The DER results from the audio-only diarization pipeline across various benchmarks and internal multi-speaker datasets.
Test | DER(w/o Overlap-detection) | DER(w/ Overlap-detection) | pyannote.audio | DiariZen_WavLM |
---|---|---|---|---|
Aishell-4 | 23.04% | 10.30% | 12.2% | 11.7% |
Alimeeting | 32.79% | 19.73% | 24.4% | 17.6% |
AMI_SDM | 35.76% | 21.76% | 22.4% | 15.4% |
VoxConverse | 12.09% | 11.75% | 11.3% | 28.39% |
Meeting-CN_ZH-1 | 16.80% | 18.91% | 22.37% | 32.66% |
Meeting-CN_ZH-2 | 11.98% | 12.78% | 17.86% | 18% |
The comparison of computational efficiency for audio-only diarization on the CPU device.
RTF(w/ Overlap-detection) | pyannote.audio | DiariZen_WavLM | |
---|---|---|---|
RTF | 0.03 | 0.19 | 0.3 |
The DER results of two diarization pipelines on a multi-person conversation video dataset.
Pipeline | DER |
---|---|
Audio-only diarization | 5.3% |
Multimodal diarization | 3.7% |
To use this diarization tool, follow the steps below:
- Install required packages:
pip install -r requirements.txt
- For audio-only diarization, run:
bash run_audio.sh
# Use the funasr model to transcribe into Chinese text.
bash run_audio.sh --stop_stage 8
- For multimodal diarization, ensure that ffmpeg is available in your environment.
sudo apt-get update
sudo apt-get install ffmpeg
bash run_video.sh
If you want to include overlapping speakers in final diarization results, you can run
bash run_audio.sh --include_overlap=true --hf_access_token=hf_xxx
The pyannote/segmentation-3.0 is used as a overlapping speech detection module. Make sure to accept pyannote/segmentation-3.0 user conditions and create an access token at hf.co/settings/tokens
For those who wish to bypass the detailed stages in run_audio.sh
and quickly obtain audio diarization results, run:
# audio-only diarization
python speakerlab/bin/infer_diarization.py --wav [wav_list OR wav_path] --out_dir [out_dir]
# enable overlap detection
python speakerlab/bin/infer_diarization.py --wav [wav_list OR wav_path] --out_dir [out_dir] --include_overlap --hf_access_token [hf_access_token]

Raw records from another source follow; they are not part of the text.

[config.mk]
export PLATFORM = sky130hd
export DESIGN_NAME = ram_port_arb_flat
export DESIGN_NICKNAME = d
export VERILOG_FILES = /design/src/rtl/ram_port_arb_pkg.sv /design/src/rtl/ram_port_arb_if.sv /design/src/rtl/ram_port_arb_starve_cnt.sv /design/src/rtl/ram_port_arb.sv /design/src/flat_wrapper.sv
export SDC_FILE = /design/constraint.sdc
export NUM_CORES = 1
export LEC_CHECK = 0
export ABC_AREA = 1
export ABC_CLOCK_PERIOD_IN_PS = 3400
export CAP_MARGIN = 30
export CORE_AREA = 2 2 100 102
export DETAILED_ROUTE_END_ITERATION = 10
export DIE_AREA = 0 0 102 104
export PLACE_DENSITY = 0.67
export SLEW_MARGIN = 5
export SYNTH_ARGS = -nofsm -noshare
export SYNTH_HDL_FRONTEND = slang
export SYNTH_HIERARCHICAL = 1
export SYNTH_SLANG_ARGS = --single-unit
[constraint.sdc]
create_clock -name clk -period 3.4 [get_ports clk]
set_clock_uncertainty 0.05 [all_clocks]
set_input_delay 0.68 -clock clk [delete_from_list [all_inputs] [get_ports clk]]
set_output_delay 0.68 -clock clk [all_outputs]
set_load 0.02 [all_outputs]
[src/rtl/ram_port_arb_pkg.sv]
// Shared types and constants for the RAM port A arbiter.
// Requester indices map onto read-data owners through owner_of().
package ram_port_arb_pkg;

    typedef enum logic [1:0] {
        OWN_NONE = 2'd0,
        OWN_CORE = 2'd1,
        OWN_LDR  = 2'd2
    } owner_t;

    localparam int REQ_CORE     = 0;
    localparam int REQ_LDR      = 1;
    localparam int MAX_WAIT_DEF = 15;
    localparam int WAIT_W       = 8;

    function automatic owner_t owner_of(input int idx);
        return (idx == REQ_CORE) ? OWN_CORE : OWN_LDR;
    endfunction

endpackage

[src/rtl/ram_port_arb_if.sv]
// Requester and RAM-side signals of the port A arbiter, bundled as one interface.
// slave = arbiter view; master = requesters plus RAM view.
interface ram_port_arb_if #(
    parameter int XLEN         = 32,
    parameter int RAM_ADDR_LEN = 14
) ();

    logic                    m0_req;
    logic [XLEN/8-1:0]       m0_we;
    logic [RAM_ADDR_LEN-1:0] m0_addr;
    logic [XLEN-1:0]         m0_wdata;
    logic                    m0_gnt;
    logic                    m0_rvalid;
    logic [XLEN-1:0]         m0_rdata;

    logic                    m1_req;
    logic                    m1_lock;
    logic [XLEN/8-1:0]       m1_we;
    logic [RAM_ADDR_LEN-1:0] m1_addr;
    logic [XLEN-1:0]         m1_wdata;
    logic                    m1_gnt;
    logic                    m1_rvalid;
    logic [XLEN-1:0]         m1_rdata;

    logic                    ram_en;
    logic [XLEN/8-1:0]       ram_we;
    logic [RAM_ADDR_LEN-1:0] ram_addr;
    logic [XLEN-1:0]         ram_wdata;
    logic [XLEN-1:0]         ram_rdata;

    logic                    starve_flag;

    modport slave (
        input  m0_req, m0_we, m0_addr, m0_wdata,
        output m0_gnt, m0_rvalid, m0_rdata,
        input  m1_req, m1_lock, m1_we, m1_addr, m1_wdata,
        output m1_gnt, m1_rvalid, m1_rdata,
        output ram_en, ram_we, ram_addr, ram_wdata,
        input  ram_rdata,
        output starve_flag
    );

    modport master (
        output m0_req, m0_we, m0_addr, m0_wdata,
        input  m0_gnt, m0_rvalid, m0_rdata,
        output m1_req, m1_lock, m1_we, m1_addr, m1_wdata,
        input  m1_gnt, m1_rvalid, m1_rdata,
        input  ram_en, ram_we, ram_addr, ram_wdata,
        output ram_rdata,
        input  starve_flag
    );

endinterface

[src/rtl/ram_port_arb_starve_cnt.sv]
// Saturating count of consecutive cycles the core was denied; flag at saturation.
// Clear has priority over increment; flag is registered state, no combinational path from inc.
module ram_port_arb_starve_cnt
    import ram_port_arb_pkg::*;
#(
    parameter int MAX_WAIT = MAX_WAIT_DEF
) (
    input  logic clk,
    input  logic rst,
    input  logic i_inc,
    input  logic i_clr,
    output logic o_starve
);

    localparam logic [WAIT_W-1:0] SAT = WAIT_W'(MAX_WAIT);

    logic [WAIT_W-1:0] r_cnt;

    always_ff @(posedge clk) begin
        if (rst || i_clr) begin
            r_cnt <= '0;
        end else if (i_inc && (r_cnt != SAT)) begin
            r_cnt <= r_cnt + 1'b1;
        end
    end

    assign o_starve = (r_cnt == SAT);

endmodule

[src/rtl/ram_port_arb.sv]
// Arbitrates RAM port A between the core (m0) and the UART loader (m1); grants are same-cycle.
// Read data returns one cycle after a read grant; a requester is held off simply by withholding gnt.
module ram_port_arb
    import ram_port_arb_pkg::*;
#(
    parameter int XLEN         = 32,
    parameter int RAM_ADDR_LEN = 14,
    parameter int MAX_WAIT     = MAX_WAIT_DEF
) (
    input  logic          clk,
    input  logic          rst,
    ram_port_arb_if.slave bus
);

    localparam int BE_W = XLEN / 8;

    logic                    w_lock_eff;
    logic                    w_gnt0;
    logic                    w_gnt1;
    logic                    w_starve;
    logic [BE_W-1:0]         w_we;
    logic [RAM_ADDR_LEN-1:0] w_addr;
    logic [XLEN-1:0]         w_wdata;

    logic                    r_lock;
    owner_t                  r_rd_owner;

    // Dropping m1_lock releases the port in the same cycle, so the core can win immediately.
    assign w_lock_eff = r_lock & bus.m1_lock;

    always_comb begin
        w_gnt0 = 1'b0;
        w_gnt1 = 1'b0;
        if (rst) begin
            w_gnt0 = 1'b0;
        end else if (w_lock_eff) begin
            w_gnt1 = bus.m1_req;
        end else if (bus.m1_req && bus.m0_req && w_starve) begin
            w_gnt0 = 1'b1;
        end else if (bus.m1_req) begin
            w_gnt1 = 1'b1;
        end else if (bus.m0_req) begin
            w_gnt0 = 1'b1;
        end
    end

    always_comb begin
        w_we    = '0;
        w_addr  = '0;
        w_wdata = '0;
        if (w_gnt0) begin
            w_we    = bus.m0_we;
            w_addr  = bus.m0_addr;
            w_wdata = bus.m0_wdata;
        end else if (w_gnt1) begin
            w_we    = bus.m1_we;
            w_addr  = bus.m1_addr;
            w_wdata = bus.m1_wdata;
        end
    end

    always_ff @(posedge clk) begin
        if (rst) begin
            r_rd_owner <= OWN_NONE;
            r_lock     <= 1'b0;
        end else begin
            if (w_gnt0 && (bus.m0_we == '0)) begin
                r_rd_owner <= owner_of(REQ_CORE);
            end else if (w_gnt1 && (bus.m1_we == '0)) begin
                r_rd_owner <= owner_of(REQ_LDR);
            end else begin
                r_rd_owner <= OWN_NONE;
            end

            if (!bus.m1_lock) begin
                r_lock <= 1'b0;
            end else if (w_gnt1) begin
                r_lock <= 1'b1;
            end
        end
    end

    ram_port_arb_starve_cnt #(
        .MAX_WAIT (MAX_WAIT)
    ) u_starve_cnt (
        .clk      (clk),
        .rst      (rst),
        .i_inc    (bus.m0_req & ~w_gnt0),
        .i_clr    (w_gnt0 | ~bus.m0_req),
        .o_starve (w_starve)
    );

    assign bus.m0_gnt      = w_gnt0;
    assign bus.m1_gnt      = w_gnt1;
    assign bus.ram_en      = w_gnt0 | w_gnt1;
    assign bus.ram_we      = w_we;
    assign bus.ram_addr    = w_addr;
    assign bus.ram_wdata   = w_wdata;

    // A read granted just before reset must not surface while reset is asserted.
    assign bus.m0_rvalid   = ~rst & (r_rd_owner == OWN_CORE);
    assign bus.m1_rvalid   = ~rst & (r_rd_owner == OWN_LDR);
    assign bus.m0_rdata    = bus.ram_rdata;
    assign bus.m1_rdata    = bus.ram_rdata;
    assign bus.starve_flag = ~rst & w_starve;

    a_one_gnt: assert property (@(posedge clk) disable iff (rst)
        !(bus.m0_gnt && bus.m1_gnt));

    a_m0_hold: assert property (@(posedge clk) disable iff (rst)
        (bus.m0_req && !bus.m0_gnt) |=>
            (!bus.m0_req || $stable({bus.m0_we, bus.m0_addr, bus.m0_wdata})));

    a_m1_hold: assert property (@(posedge clk) disable iff (rst)
        (bus.m1_req && !bus.m1_gnt) |=>
            (!bus.m1_req || $stable({bus.m1_we, bus.m1_addr, bus.m1_wdata})));

endmodule

[src/flat_wrapper.sv]
// flat-port wrapper written by rule: the top's interface ports become plain ports
module ram_port_arb_flat import ram_port_arb_pkg::*;
#(
    parameter int XLEN         = 32,
    parameter int RAM_ADDR_LEN = 14,
    parameter int MAX_WAIT     = MAX_WAIT_DEF
)
  (clk, rst, bus_m0_req, bus_m0_we, bus_m0_addr, bus_m0_wdata, bus_m0_gnt, bus_m0_rvalid, bus_m0_rdata, bus_m1_req, bus_m1_lock, bus_m1_we, bus_m1_addr, bus_m1_wdata, bus_m1_gnt, bus_m1_rvalid, bus_m1_rdata, bus_ram_en, bus_ram_we, bus_ram_addr, bus_ram_wdata, bus_ram_rdata, bus_starve_flag);
  ram_port_arb_if #(.XLEN(XLEN), .RAM_ADDR_LEN(RAM_ADDR_LEN)) bus_i ();
  input  logic clk;
  input  logic rst;
  input wire logic [$bits(bus_i.m0_req)-1:0] bus_m0_req;
  input wire logic [$bits(bus_i.m0_we)-1:0] bus_m0_we;
  input wire logic [$bits(bus_i.m0_addr)-1:0] bus_m0_addr;
  input wire logic [$bits(bus_i.m0_wdata)-1:0] bus_m0_wdata;
  output wire logic [$bits(bus_i.m0_gnt)-1:0] bus_m0_gnt;
  output wire logic [$bits(bus_i.m0_rvalid)-1:0] bus_m0_rvalid;
  output wire logic [$bits(bus_i.m0_rdata)-1:0] bus_m0_rdata;
  input wire logic [$bits(bus_i.m1_req)-1:0] bus_m1_req;
  input wire logic [$bits(bus_i.m1_lock)-1:0] bus_m1_lock;
  input wire logic [$bits(bus_i.m1_we)-1:0] bus_m1_we;
  input wire logic [$bits(bus_i.m1_addr)-1:0] bus_m1_addr;
  input wire logic [$bits(bus_i.m1_wdata)-1:0] bus_m1_wdata;
  output wire logic [$bits(bus_i.m1_gnt)-1:0] bus_m1_gnt;
  output wire logic [$bits(bus_i.m1_rvalid)-1:0] bus_m1_rvalid;
  output wire logic [$bits(bus_i.m1_rdata)-1:0] bus_m1_rdata;
  output wire logic [$bits(bus_i.ram_en)-1:0] bus_ram_en;
  output wire logic [$bits(bus_i.ram_we)-1:0] bus_ram_we;
  output wire logic [$bits(bus_i.ram_addr)-1:0] bus_ram_addr;
  output wire logic [$bits(bus_i.ram_wdata)-1:0] bus_ram_wdata;
  input wire logic [$bits(bus_i.ram_rdata)-1:0] bus_ram_rdata;
  output wire logic [$bits(bus_i.starve_flag)-1:0] bus_starve_flag;
  assign bus_i.m0_req = bus_m0_req;
  assign bus_i.m0_we = bus_m0_we;
  assign bus_i.m0_addr = bus_m0_addr;
  assign bus_i.m0_wdata = bus_m0_wdata;
  assign bus_m0_gnt = bus_i.m0_gnt;
  assign bus_m0_rvalid = bus_i.m0_rvalid;
  assign bus_m0_rdata = bus_i.m0_rdata;
  assign bus_i.m1_req = bus_m1_req;
  assign bus_i.m1_lock = bus_m1_lock;
  assign bus_i.m1_we = bus_m1_we;
  assign bus_i.m1_addr = bus_m1_addr;
  assign bus_i.m1_wdata = bus_m1_wdata;
  assign bus_m1_gnt = bus_i.m1_gnt;
  assign bus_m1_rvalid = bus_i.m1_rvalid;
  assign bus_m1_rdata = bus_i.m1_rdata;
  assign bus_ram_en = bus_i.ram_en;
  assign bus_ram_we = bus_i.ram_we;
  assign bus_ram_addr = bus_i.ram_addr;
  assign bus_ram_wdata = bus_i.ram_wdata;
  assign bus_i.ram_rdata = bus_ram_rdata;
  assign bus_starve_flag = bus_i.starve_flag;
  ram_port_arb #(.XLEN(XLEN), .RAM_ADDR_LEN(RAM_ADDR_LEN), .MAX_WAIT(MAX_WAIT)) u_core (.clk(clk), .rst(rst), .bus(bus_i));
endmodule
Yosys cells after proc, flatten, opt, wreduce, memory -nomap -nowiden
Index checks and enable logic that the tools add are counted.
W data, S select, Z words.
{"block": "word_totals", "ff_bits": 11, "out_inout_bits": 120, "word_cells": 47}
{"block": "classes", "addsub": 1, "eq_ne": 4, "n_mux": 17, "bitwise": 11, "reduce_logical": 10}
{"op": "$mux W32", "count": 2}
{"op": "$mux W14", "count": 2}
{"op": "$mux W1", "count": 10}
{"op": "$add A8 B1 Y8 const B", "count": 1}
{"op": "$eq A8 B4 Y1 const B", "count": 1}
{"op": "$logic_not A4 Y1", "count": 2}
{"op": "$mux W4", "count": 2}
{"op": "$ne A8 B4 Y1 const B", "count": 1}
{"op": "$and A1 B1 Y1", "count": 5}
{"op": "$logic_and A1 B1 Y1", "count": 5}
{"op": "$not A1 Y1", "count": 4}
{"op": "$reduce_or A2 Y1", "count": 2}
{"op": "$eq A2 B1 Y1 const B", "count": 1}
{"op": "$eq A2 B2 Y1 const B", "count": 1}
{"op": "$mux W2", "count": 1}
{"op": "$or A1 B1 Y1", "count": 2}
{"op": "$logic_or A1 B1 Y1", "count": 1}

Longest topological paths before layout
{"block": "depth", "ltp_word": 8, "mapped_depth": 14, "depth_no_buf": 13}

Modules after synthesis
Netlist, hierarchy kept.
{"module": "ram_port_arb", "n_inst": 1, "cells_each": 262, "area_per_inst_um2": 1378.8}
{"module": "ram_port_arb_starve_cnt", "n_inst": 1, "cells_each": 67, "area_per_inst_um2": 426.7}

Least setup slack after synthesis
No wires, ideal clock.
{"block": "synth_path", "kind": "register to output", "startpoint": "reg u_core.u_starve_cnt.r_cnt[0]", "endpoint": "out bus_ram_addr[10]", "arrival_time_ns": 1.614, "required_ns": 2.670, "slack_ns": 1.056, "stages_incl_launch_ff": 11, "n_path_buf": 1, "cell_sequence": "dfxtp_1 ha_1 nand3_1 nor2_1 inv_1 nand2_1 nand3_2 inv_2 buf_2 nand2_1 nand2_1"}
{"block": "synth_between", "elab_cells_between_ends": 10, "cone_classes": "1 x eq/ne; 8 x mux; 1 x reduce/logical"}
{"item": "start: declaration", "line": "ram_port_arb_starve_cnt.sv:17", "text": "logic [WAIT_W-1:0] r_cnt;"}
{"item": "start signal: assignment", "line": "ram_port_arb_starve_cnt.sv:23", "text": "r_cnt <= r_cnt + 1'b1;"}
{"item": "$eq A8 B4 Y1", "line": "ram_port_arb_starve_cnt.sv:27", "text": "assign o_starve = (r_cnt == SAT);"}
{"item": "net u_core.w_starve", "line": "ram_port_arb.sv:20", "text": "logic w_starve;"}
{"item": "$logic_and A1 B1 Y1", "line": "ram_port_arb.sv:38", "text": "end else if (bus.m1_req && bus.m0_req && w_starve) begin"}
{"item": "$mux W1", "line": "ram_port_arb.sv:38"}
{"item": "$mux W1", "line": "ram_port_arb.sv:36", "text": "end else if (w_lock_eff) begin"}
{"item": "$mux W1", "line": "ram_port_arb.sv:34", "text": "if (rst) begin"}
{"item": "net bus_m0_gnt", "line": "flat_wrapper.sv:16", "text": "output wire logic [$bits(bus_i.m0_gnt)-1:0] bus_m0_gnt;"}
{"item": "$mux W14", "line": "ram_port_arb.sv:51", "text": "if (w_gnt0) begin"}
{"item": "end: declaration", "line": "flat_wrapper.sv:29", "text": "output wire logic [$bits(bus_i.ram_addr)-1:0] bus_ram_addr;"}
The timed path passes the listed nets, and every way through them passes these cells.

Worst setup path after layout
{"block": "layout_path", "startpoint": "in bus_m0_req", "endpoint": "out bus_ram_wdata[3]"}
{"block": "layout_between", "elab_chain_len": 7, "elab_cells_between_ends": 12, "cone_classes": "10 x mux; 2 x reduce/logical"}
{"item": "start: declaration", "line": "flat_wrapper.sv:12", "text": "input wire logic [$bits(bus_i.m0_req)-1:0] bus_m0_req;"}
{"item": "$logic_and A1 B1 Y1 (2 in a row)", "line": "ram_port_arb.sv:38"}
{"item": "$mux W1", "line": "ram_port_arb.sv:38"}
{"item": "$mux W1", "line": "ram_port_arb.sv:36"}
{"item": "$mux W1", "line": "ram_port_arb.sv:34"}
{"item": "$mux W32", "line": "ram_port_arb.sv:55", "text": "end else if (w_gnt1) begin"}
{"item": "$mux W32 (*)", "line": "ram_port_arb.sv:51"}
{"item": "end: declaration", "line": "flat_wrapper.sv:30", "text": "output wire logic [$bits(bus_i.ram_wdata)-1:0] bus_ram_wdata;"}
Every way passes the cells marked *; elsewhere a longest branch is shown, timed or not.

==> results by group <==
Floorplan
  • Starting Density: between 10% and 20%
  • Die Wd: around 100 um
  • Row Count: 36
  • Num ports: 257
  • Die Ht: between 100 and 150 um
  • Core Footprint: 9549 um2
  • Die area: 10610 um2

Status
  • Status: finished, final reports clean

Power
  • Pwr per Cell Area: 186.6 nW/um2
  • Max IR drop VDD: just over 90 uV
  • Lkg Pwr: 1.365 nW
  • Overall Power: 0.5946 mW

CTS
  • CTS Buf Count: 3
  • Setup Buffers After CTS: 0
  • CTS tree: built
  • Clock Path Buffers: 2
  • Clock transition at the registers of the reported paths: approximately 0.050 ns
  • Clk Latency, worst-skew pair: 0.24 ns
  • Hold buffers post-CTS: 0
  • TritonCTS Sinks: 11
  • H-Tree Level Count: 1
  • Clk root buf: clkbuf_8

Critical path
  • Worst Setup EP: bus_ram_wdata[3]
  • Worst Setup SP: bus_m0_req
  • Reg-to-reg startpoint: u_core/u_starve_cnt/r_cnt[0]
  • CP required: 2.67 ns
  • Flop2flop setup slack: 0.88 ns
  • R2R depth: 13
  • R2r endpoint: u_core/u_starve_cnt/r_cnt[4]
  • Worst Path Arrival: approximately 2.5 ns
  • CP startpoint kind: primary input
  • Crit. End Element: output pin
  • Peak fanout along the critical path: 30
  • Critical path type: in -> out

Yosys
  • Post-synthesis cell area: approximately 1800 um2
  • Top-area cell type share of the netlist area: 26.61%
  • Top-count cell post-synth: nand2_1
  • Synth cell types: 19
  • Top cells by area, synth: buf_4, nand2_1, nand3_1, dfxtp_1, nor2_1
  • Post-synthesis register bit count: 11
  • Mux share of post-synthesis cell area: 0%
  • Yosys warnings: 6
  • Sequential fraction of the synthesis area: about an eighth
  • Post-synthesis simple-gate area fraction: 49.48%
  • Dominant synthesized flop cell: dfxtp_1
  • Synth Area in Compound Gates: under 10%
  • Synth area leader: buf_4
  • Average size of a mapped cell: 5.488 um2
  • EDFF count, synth: 0
  • Syn Nets: 467
  • Adder-Cell Fraction of Synth Area: less than 1%
  • Post-synth ARST share: 0%
  • Largest family of logic cells by synthesized area: simple AND/OR/NAND/NOR gates
  • Synth cell count leaders: nand2_1, buf_4, nand3_1
  • XOR/XNOR Fraction of Synth Area: less than 1%
  • Synth Instances: about 330

Cells and area
  • Diodes inserted: 0
  • Post-Layout Cell Count: between 500 and 600
  • Layout overhead on the synthesized area: 76.51%
  • Fin area: 3187 um2
  • Share of cells above drive strength 1: 4.255%
  • Layout Nets: 562

Placement
  • DP Area: 3139 um2
  • Port bufs: 160
  • Gpl congestion: 0.7802
  • Pre-CTS setup slack: 0.1639 ns
  • Dpl hpwl: 5404 um
  • Inst Count DP: 552

Timing
  • Final Setup Violations: 0
  • Final worst-path cycle share: 94.22%
  • Hold Vio Cnt, Final: 0
  • Worst-margin pin slew: 0.5005 ns
  • Max_slew headroom: 66.51%
  • Post-route setup TNS: 0 ns
  • RSZ-0062 raised after global routing: no
  • Final worst slack: just under 0.2 ns
  • Final min period: around 3.2 ns
  • Fin. max-slew vios: 0
  • Max Clk Rate: between 300 and 400 MHz

Global routing
  • Global route total overflow: 0
  • Initial antenna violation count: 1
  • Vias in the first global route: 2237
  • First-pass GRT wire length: roughly 10000 um
  • Gr usage total: a little under an eighth
  • Largest net degree at the start of global routing: 41

Detailed routing
  • WL per Instance: 11.84 um
  • Iter 0 DRT Violations: 70
  • Drt drc: 0
  • Vias: 2317
  • Final ANT Viol Nets: 0
  • Final wirelength: 6585 um
  • Pre-antenna DRT Iters: 4
  • Vias/cell: roughly 4.2

Job
  • Max Cap Viol: 0

Min path
  • HP Class: reg -> reg
==> how the worst min path moves through the flow <==
| stage | from | to | slack [ns] | cells after the start |
|---|---|---|---|---|
| floorplan | u_core/r_lock | u_core/r_lock | 0.38 | 2 |
| global placement | u_core/r_lock | u_core/r_lock | 0.38 | 2 |
| detailed placement | u_core/r_lock | u_core/r_lock | 0.39 | 2 |
| CTS | u_core/r_lock | u_core/r_lock | 0.40 | 2 |
| global route | u_core/r_lock | u_core/r_lock | 0.43 | 2 |
| finish | u_core/r_lock | u_core/r_lock | 0.39 | 2 |
==> layout make-up <==
cell class / count / area, um2
inverter: 17 / 63.81
timing repair buffer: 169 / 1722
clock buffer: 4 / 45.04
tap: 133 / 166.4
multi-input combinational: 222 / 969.7
fill: 1043 / 6362
sequential: 11 / 220.2
==> through the flow <==
step / util, % / hold slack (ns)
finish: 33.37 / 0.3943
global route: 33.37 / 0.4292
CTS: 33.35 / 0.3999
detailed placement: 32.87 / 0.3922
global placement: 32.87 / 0.3829
floorplan: - / 0.3755
==> critical path, stage by stage <==
cell and delay, ns:
clkdlybuf4s50_1 0.49, inv_1 0.07, nor2_1 0.10, nand3_2 0.09, inv_2 0.11, buf_12 0.19
nand2_1 0.07, nand2_1 0.06, clkdlybuf4s50_1 0.60
==> power breakdown <==
| part | internal [mW] | total [mW] | switching (mW) |
|---|---|---|---|
| combinational | 0.196 | 0.329 | 0.133 |
| clock | 0.0825 | 0.134 | 0.0511 |
| sequential | 0.131 | 0.132 | 0.00144 |
| total | 0.409 | 0.595 | 0.185 |
==> routing by layer <==
layer | up-vias | wire length, um | track usage, %
met1 | 1000 | 2316 | 11.43
met2 | 125 | 3269 | 21.76
li1 | 1160 | - | -
met3 | 32 | 744 | 2.285
met4 | 0 | 254 | 6.190
met5 | - | 0 | 0
==> placed cells by master, fill, tap and decap left out <==
| master | count |
|---|---|
| dfxtp_1 | 11 |
| nand2_1 | 116 |
| nor3_1 | 3 |
| clkbuf_1 | 1 |
| o21ai_0 | 4 |
| clkbuf_8 | 3 |
| buf_12 | 4 |
| xnor2_1 | 1 |
| ha_1 | 1 |
| inv_1 | 16 |
| nor2_4 | 1 |
| nand3b_1 | 1 |
| nor2_1 | 28 |
| a21boi_0 | 1 |
| clkdlybuf4s50_1 | 159 |
| nand3_2 | 3 |
| nor2_2 | 1 |
| inv_2 | 1 |
| buf_4 | 5 |
| nand3_1 | 59 |
| a21oi_1 | 3 |
| dlymetal6s2s_1 | 1 |
==> flip-flops by register name, indices dropped and copies added, names as in the netlist <==
register	count
u_core/r_lock	1
u_core/r_rd_owner	2
u_core/u_starve_cnt/r_cnt	8
==> kinds of logic (layout without fill, tap and decap cells) <==
logic type,Yosys count,in the layout
AOI/OAI and AO/OA,8,8
xor gates and xnor gates,1,1
adders and majority gates,1,1
buffers and inverters,96,190
DFF,11,11
and+or+nand+nor,212,212
==> repair_timing <==
action,in CTS,in global routing
endpoints found under the hold margin,0,0
endpoints found under the setup margin,0,1
resized for setup,0,1
Note: power is estimated with default switching activity, not from simulation.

# for more configurable parameters, you can refer to speakerlab/bin/infer_diarization.py
You can also integrate the diarization pipeline into your own Python scripts as follows:
from speakerlab.bin.infer_diarization import Diarization3Dspeaker
wav_path = "audio.wav"
pipeline = Diarization3Dspeaker()
print(pipeline(wav_path, wav_fs=None, speaker_num=None)) # can also accept WAV data as input
- It may not perform well when the audio duration is too short (less than 30 seconds) and when the number of speakers is too large.
- The final accuracy is highly dependent on the performance of each modules. Therefore, using pretrained models that are more aligned with the test scenario may result in higher accuracy.